Congdon, Flaherty, O'Callaghan, Travis & Fishlinger, Uniondale (Michael T. Reagan of counsel), for appellant.
Arnold E. DiJoseph, P.C., New York (Arnold E. DiJoseph III of counsel), for Elba Ortiz–Zayas and Esquio Zayas, respondents.
Callahan & Fusco, LLC, New York (Christopher S. Del Bove of counsel), for 98 Rivington Realty Corp., respondent.
James E. Johnson, Corporation Counsel, New York (Elina Druker of counsel), for City of New York, respondent.
Manzanet–Daniels, J.P., Oing, Moulton, Scarpulla, JJ.
Order, Supreme Court, New York County (Lyle E. Frank, J.), entered February 3, 2020, which, to the extent appealed from as limited by the briefs, denied defendant Catherine Deli & Bagels’ motion for summary judgment dismissing the complaint as against it, unanimously affirmed, without costs.

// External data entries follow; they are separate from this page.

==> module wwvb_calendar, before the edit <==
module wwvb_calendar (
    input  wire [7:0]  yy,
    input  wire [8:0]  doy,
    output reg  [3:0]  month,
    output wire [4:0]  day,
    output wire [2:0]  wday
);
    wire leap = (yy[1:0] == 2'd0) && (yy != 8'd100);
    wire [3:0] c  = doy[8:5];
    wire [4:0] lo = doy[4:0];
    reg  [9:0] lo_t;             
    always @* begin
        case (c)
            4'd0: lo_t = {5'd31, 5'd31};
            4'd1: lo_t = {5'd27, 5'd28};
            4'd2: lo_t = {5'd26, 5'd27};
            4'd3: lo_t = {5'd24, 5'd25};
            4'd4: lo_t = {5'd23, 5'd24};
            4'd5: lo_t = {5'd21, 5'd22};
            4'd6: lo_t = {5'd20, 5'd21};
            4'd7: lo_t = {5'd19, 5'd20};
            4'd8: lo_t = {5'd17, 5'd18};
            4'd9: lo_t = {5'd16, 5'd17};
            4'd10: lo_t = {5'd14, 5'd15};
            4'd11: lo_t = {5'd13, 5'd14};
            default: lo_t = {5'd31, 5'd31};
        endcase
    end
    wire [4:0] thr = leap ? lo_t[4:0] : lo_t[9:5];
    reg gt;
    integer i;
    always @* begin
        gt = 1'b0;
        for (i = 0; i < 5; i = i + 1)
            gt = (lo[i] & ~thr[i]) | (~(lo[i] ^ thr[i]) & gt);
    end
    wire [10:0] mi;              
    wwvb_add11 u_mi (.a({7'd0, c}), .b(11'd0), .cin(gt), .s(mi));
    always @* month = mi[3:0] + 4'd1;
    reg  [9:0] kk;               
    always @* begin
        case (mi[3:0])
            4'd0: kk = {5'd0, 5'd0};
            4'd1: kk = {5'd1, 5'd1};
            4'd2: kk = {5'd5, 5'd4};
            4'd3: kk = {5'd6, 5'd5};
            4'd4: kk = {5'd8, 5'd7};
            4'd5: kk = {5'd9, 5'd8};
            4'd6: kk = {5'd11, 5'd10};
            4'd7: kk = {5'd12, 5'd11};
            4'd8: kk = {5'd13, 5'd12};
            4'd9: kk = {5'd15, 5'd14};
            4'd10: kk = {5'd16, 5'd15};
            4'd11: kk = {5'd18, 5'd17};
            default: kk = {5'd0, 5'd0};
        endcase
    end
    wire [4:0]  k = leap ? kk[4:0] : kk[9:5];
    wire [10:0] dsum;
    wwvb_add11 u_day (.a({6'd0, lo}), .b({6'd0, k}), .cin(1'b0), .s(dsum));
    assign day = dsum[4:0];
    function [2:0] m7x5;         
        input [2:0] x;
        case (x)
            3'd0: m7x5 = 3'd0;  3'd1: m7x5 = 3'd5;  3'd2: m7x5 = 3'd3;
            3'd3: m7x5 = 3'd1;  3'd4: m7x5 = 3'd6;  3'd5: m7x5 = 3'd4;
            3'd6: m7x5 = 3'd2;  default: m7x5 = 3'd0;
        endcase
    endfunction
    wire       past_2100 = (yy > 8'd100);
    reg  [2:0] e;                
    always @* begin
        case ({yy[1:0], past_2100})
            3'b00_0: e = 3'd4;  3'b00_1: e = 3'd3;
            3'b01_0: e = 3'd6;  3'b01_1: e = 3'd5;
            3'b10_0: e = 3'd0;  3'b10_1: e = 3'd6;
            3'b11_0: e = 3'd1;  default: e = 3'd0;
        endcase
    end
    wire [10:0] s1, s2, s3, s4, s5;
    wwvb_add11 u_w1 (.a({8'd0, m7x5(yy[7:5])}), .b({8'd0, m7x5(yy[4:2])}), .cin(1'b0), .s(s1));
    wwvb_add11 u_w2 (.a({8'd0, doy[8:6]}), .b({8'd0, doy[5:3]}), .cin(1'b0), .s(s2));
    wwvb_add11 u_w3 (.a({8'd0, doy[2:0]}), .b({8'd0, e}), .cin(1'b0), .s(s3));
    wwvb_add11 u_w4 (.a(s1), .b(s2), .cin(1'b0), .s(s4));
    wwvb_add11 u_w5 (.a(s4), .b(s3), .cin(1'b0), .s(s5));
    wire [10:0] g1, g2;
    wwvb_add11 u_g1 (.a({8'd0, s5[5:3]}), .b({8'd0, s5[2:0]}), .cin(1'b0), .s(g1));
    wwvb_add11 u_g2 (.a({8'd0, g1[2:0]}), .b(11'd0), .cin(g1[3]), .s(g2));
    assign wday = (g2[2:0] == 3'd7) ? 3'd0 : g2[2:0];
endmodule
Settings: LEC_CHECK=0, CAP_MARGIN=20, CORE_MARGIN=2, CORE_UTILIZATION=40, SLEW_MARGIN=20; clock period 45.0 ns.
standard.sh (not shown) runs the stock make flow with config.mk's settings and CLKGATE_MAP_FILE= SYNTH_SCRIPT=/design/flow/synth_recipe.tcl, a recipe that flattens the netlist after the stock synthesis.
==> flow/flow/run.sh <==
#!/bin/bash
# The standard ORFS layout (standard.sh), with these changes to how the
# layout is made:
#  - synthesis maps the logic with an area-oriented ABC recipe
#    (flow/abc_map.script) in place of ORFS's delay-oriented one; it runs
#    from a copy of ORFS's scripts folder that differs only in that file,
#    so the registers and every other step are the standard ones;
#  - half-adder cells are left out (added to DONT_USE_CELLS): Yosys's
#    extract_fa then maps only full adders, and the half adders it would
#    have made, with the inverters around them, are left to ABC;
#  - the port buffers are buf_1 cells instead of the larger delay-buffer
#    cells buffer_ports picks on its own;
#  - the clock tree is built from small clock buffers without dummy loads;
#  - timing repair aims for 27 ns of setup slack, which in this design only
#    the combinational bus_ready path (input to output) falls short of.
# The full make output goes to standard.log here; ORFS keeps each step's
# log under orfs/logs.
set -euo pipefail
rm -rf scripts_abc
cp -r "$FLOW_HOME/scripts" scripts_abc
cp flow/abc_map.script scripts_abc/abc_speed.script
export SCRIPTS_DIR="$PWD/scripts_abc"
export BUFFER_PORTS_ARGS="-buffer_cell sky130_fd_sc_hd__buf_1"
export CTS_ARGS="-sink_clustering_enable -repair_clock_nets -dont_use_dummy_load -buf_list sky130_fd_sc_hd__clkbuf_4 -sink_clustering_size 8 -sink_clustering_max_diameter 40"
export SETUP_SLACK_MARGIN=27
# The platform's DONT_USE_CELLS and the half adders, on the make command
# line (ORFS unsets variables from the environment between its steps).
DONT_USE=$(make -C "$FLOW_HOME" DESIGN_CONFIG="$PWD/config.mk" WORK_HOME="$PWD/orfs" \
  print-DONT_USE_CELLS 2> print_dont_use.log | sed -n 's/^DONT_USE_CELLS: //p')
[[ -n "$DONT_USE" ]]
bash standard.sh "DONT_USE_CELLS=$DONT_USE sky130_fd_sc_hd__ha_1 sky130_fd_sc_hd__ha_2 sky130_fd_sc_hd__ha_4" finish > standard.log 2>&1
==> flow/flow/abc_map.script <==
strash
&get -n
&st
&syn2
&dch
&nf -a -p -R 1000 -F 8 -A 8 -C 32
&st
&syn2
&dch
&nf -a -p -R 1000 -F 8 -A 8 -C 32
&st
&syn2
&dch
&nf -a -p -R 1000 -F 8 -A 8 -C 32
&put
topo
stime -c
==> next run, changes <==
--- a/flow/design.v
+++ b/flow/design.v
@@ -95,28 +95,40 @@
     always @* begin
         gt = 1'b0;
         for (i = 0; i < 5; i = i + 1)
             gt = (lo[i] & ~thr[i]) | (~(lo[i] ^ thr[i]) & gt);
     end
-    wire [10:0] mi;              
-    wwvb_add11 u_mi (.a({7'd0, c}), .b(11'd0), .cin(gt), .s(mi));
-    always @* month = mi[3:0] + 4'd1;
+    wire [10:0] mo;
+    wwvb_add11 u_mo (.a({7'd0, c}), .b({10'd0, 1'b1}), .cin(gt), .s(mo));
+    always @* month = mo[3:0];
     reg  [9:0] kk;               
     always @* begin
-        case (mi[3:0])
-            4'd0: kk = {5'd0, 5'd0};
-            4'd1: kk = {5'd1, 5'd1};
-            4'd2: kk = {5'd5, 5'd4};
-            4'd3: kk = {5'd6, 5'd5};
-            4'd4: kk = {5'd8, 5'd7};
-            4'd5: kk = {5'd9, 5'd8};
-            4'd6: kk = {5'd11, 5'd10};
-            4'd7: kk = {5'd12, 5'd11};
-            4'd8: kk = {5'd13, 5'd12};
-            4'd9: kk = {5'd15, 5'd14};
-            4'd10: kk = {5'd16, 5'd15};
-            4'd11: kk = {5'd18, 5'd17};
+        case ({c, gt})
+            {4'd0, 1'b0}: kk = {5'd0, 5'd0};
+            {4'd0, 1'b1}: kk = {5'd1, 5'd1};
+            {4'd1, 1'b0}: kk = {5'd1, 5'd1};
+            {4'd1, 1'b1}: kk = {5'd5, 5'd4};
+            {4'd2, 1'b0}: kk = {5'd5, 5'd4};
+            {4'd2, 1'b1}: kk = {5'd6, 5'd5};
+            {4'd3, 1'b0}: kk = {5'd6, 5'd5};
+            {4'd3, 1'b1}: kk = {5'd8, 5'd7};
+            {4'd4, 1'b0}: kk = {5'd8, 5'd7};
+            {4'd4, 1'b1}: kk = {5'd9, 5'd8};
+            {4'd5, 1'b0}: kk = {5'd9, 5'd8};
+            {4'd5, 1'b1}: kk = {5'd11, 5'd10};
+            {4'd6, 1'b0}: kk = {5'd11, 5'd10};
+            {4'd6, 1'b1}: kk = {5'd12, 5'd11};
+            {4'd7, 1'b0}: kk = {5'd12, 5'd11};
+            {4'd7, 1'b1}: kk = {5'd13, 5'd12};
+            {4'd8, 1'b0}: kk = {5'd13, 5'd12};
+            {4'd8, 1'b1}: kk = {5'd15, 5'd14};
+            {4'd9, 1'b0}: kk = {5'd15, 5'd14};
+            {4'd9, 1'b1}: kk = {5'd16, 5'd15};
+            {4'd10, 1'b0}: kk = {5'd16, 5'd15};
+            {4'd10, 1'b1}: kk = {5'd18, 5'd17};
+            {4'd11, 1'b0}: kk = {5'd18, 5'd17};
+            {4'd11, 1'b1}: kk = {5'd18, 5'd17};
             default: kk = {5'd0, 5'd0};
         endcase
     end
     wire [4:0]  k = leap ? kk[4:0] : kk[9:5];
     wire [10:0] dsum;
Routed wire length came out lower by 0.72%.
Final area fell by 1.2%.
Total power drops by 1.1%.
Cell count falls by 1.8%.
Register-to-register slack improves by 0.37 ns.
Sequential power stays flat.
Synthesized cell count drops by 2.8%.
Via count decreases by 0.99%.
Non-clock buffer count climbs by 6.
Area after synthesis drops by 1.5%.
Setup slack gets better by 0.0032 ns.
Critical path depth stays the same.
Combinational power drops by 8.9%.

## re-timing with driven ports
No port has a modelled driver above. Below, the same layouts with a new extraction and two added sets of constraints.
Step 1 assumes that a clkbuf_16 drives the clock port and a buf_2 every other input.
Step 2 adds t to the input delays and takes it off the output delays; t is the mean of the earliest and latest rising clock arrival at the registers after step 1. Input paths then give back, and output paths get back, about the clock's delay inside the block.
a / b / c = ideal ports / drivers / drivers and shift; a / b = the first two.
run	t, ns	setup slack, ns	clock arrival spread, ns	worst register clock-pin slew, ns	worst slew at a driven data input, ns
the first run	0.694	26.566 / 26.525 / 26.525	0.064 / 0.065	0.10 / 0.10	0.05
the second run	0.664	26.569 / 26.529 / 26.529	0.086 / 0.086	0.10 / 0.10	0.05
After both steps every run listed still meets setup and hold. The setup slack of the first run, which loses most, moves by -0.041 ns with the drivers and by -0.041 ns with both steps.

Defendant failed to establish prima facie that it did not cause or create the condition that caused plaintiff's accident (see Westbrook v. WR Activities–Cabrera Mkts., 5 A.D.3d 69, 75, 773 N.Y.S.2d 38 [1st Dept. 2004] ). The record reveals a metal platform more than three inches high mounted on the sidewalk along the perimeter of the delicatessen and protruding onto the sidewalk area, with an orange gaming machine on top of it near the corner of the building and in front of defendant's deli. Regardless of whether plaintiff had previously observed the raised platform, her testimony (submitted by defendant on its motion) that her view of the raised platform was obscured by a crowd of children standing in the area waiting to play the gaming machine raised an issue of fact as to whether defendant made a special use of the sidewalk area by placing the machine outside its premises, proximately causing plaintiff to trip and fall (see Kaufman v. Silver, 90 N.Y.2d 204, 207–208, 659 N.Y.S.2d 250, 681 N.E.2d 417 [1997] ; Balsam v. Delma Eng'g Corp., 139 A.D.2d 292, 298, 532 N.Y.S.2d 105 [1st Dept. 1998], lv dismissed in part, denied in part 73 N.Y.2d 783, 536 N.Y.S.2d 741, 533 N.E.2d 671 [1988] ). As defendant failed to meet its prima facie burden on the motion, we need not address the sufficiency of plaintiff's opposition (see Rivera v. City of New York, 173 A.D.3d 790, 791, 102 N.Y.S.3d 245 [2d Dept. 2019] ).